» WORK TO COMPLETE
Locate the line that contains "set_input_delay 1.1800 -clock". Print it and each following line through the end of the listing, verbatim, and nothing more.

*** EXTRACTED MATERIAL ***

Design reservation_station, start of the top module:
module reservation_station #(
    parameter int  RS_DEPTH   = 8
)(
    input  logic      clk_i,
    input  logic      rst_i,
    input  logic      recover_i,
    input  logic      disp_valid_i,
    output logic      disp_ready_o,
    input  logic [RS_ENTRY_W-1:0] disp_entry_i,    
    output logic      issue_valid_o,
    input  logic      issue_ready_i,
    output logic [RS_ENTRY_W-1:0] issue_entry_o,   
    input  logic       cdb_valid_i,
    input  logic [6:0] cdb_tag_i
);
Settings: LEC_CHECK=0, ABC_AREA=1, CAP_MARGIN=20, CELL_PAD_IN_SITES_DETAIL_PLACEMENT=0, CELL_PAD_IN_SITES_GLOBAL_PLACEMENT=1, CORE_MARGIN=3, CORE_UTILIZATION=40, CTS_CLUSTER_DIAMETER=381, GPL_TIMING_DRIVEN=0, HOLD_SLACK_MARGIN=0.09, SETUP_SLACK_MARGIN=0.88, SLEW_MARGIN=20; clock period 4.02 ns.
run.sh (not shown) runs the stock make flow with config.mk's settings and CLKGATE_MAP_FILE=.
Rerun with:
==> flow/config.mk (replaced) <==
export PLATFORM = sky130hd
export DESIGN_NAME = reservation_station
export DESIGN_NICKNAME = reservation_station
export VERILOG_FILES = /design/flow/design.v
export SDC_FILE = /design/flow/constraint.sdc
export NUM_CORES = 4
export LEC_CHECK = 0
export CAP_MARGIN = 20
export CORE_MARGIN = 4
export CORE_UTILIZATION = 35
export PLACE_DENSITY = 0.55
export SETUP_SLACK_MARGIN = 1.07
export SLEW_MARGIN = 20
==> flow/constraint.sdc (replaced) <==
create_clock -name core_clock -period 5.9 [get_ports {clk_i}]
set_input_delay 1.1800 -clock core_clock [delete_from_list [all_inputs] [get_ports {clk_i}]]
set_output_delay 1.1800 -clock core_clock [all_outputs]
set_load 0.01 [all_outputs]
The changed run ran to the end with no violations.
First-iteration DRC count came out higher by 29%.
Critical path depth came out lower by 6.
Wire length came out higher by about 9%.
Total power came out lower by about 34%.
Setup slack improved by 0.53 ns.
Core utilization came out lower by 8.5 points.
Hold slack improved by 0.016 ns.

*** End of EXTRACTED MATERIAL ***

» ANSWER FOR THE TASK
set_input_delay 1.1800 -clock core_clock [delete_from_list [all_inputs] [get_ports {clk_i}]]
set_output_delay 1.1800 -clock core_clock [all_outputs]
set_load 0.01 [all_outputs]
The changed run ran to the end with no violations.
First-iteration DRC count came out higher by 29%.
Critical path depth came out lower by 6.
Wire length came out higher by about 9%.
Total power came out lower by about 34%.
Setup slack improved by 0.53 ns.
Core utilization came out lower by 8.5 points.
Hold slack improved by 0.016 ns.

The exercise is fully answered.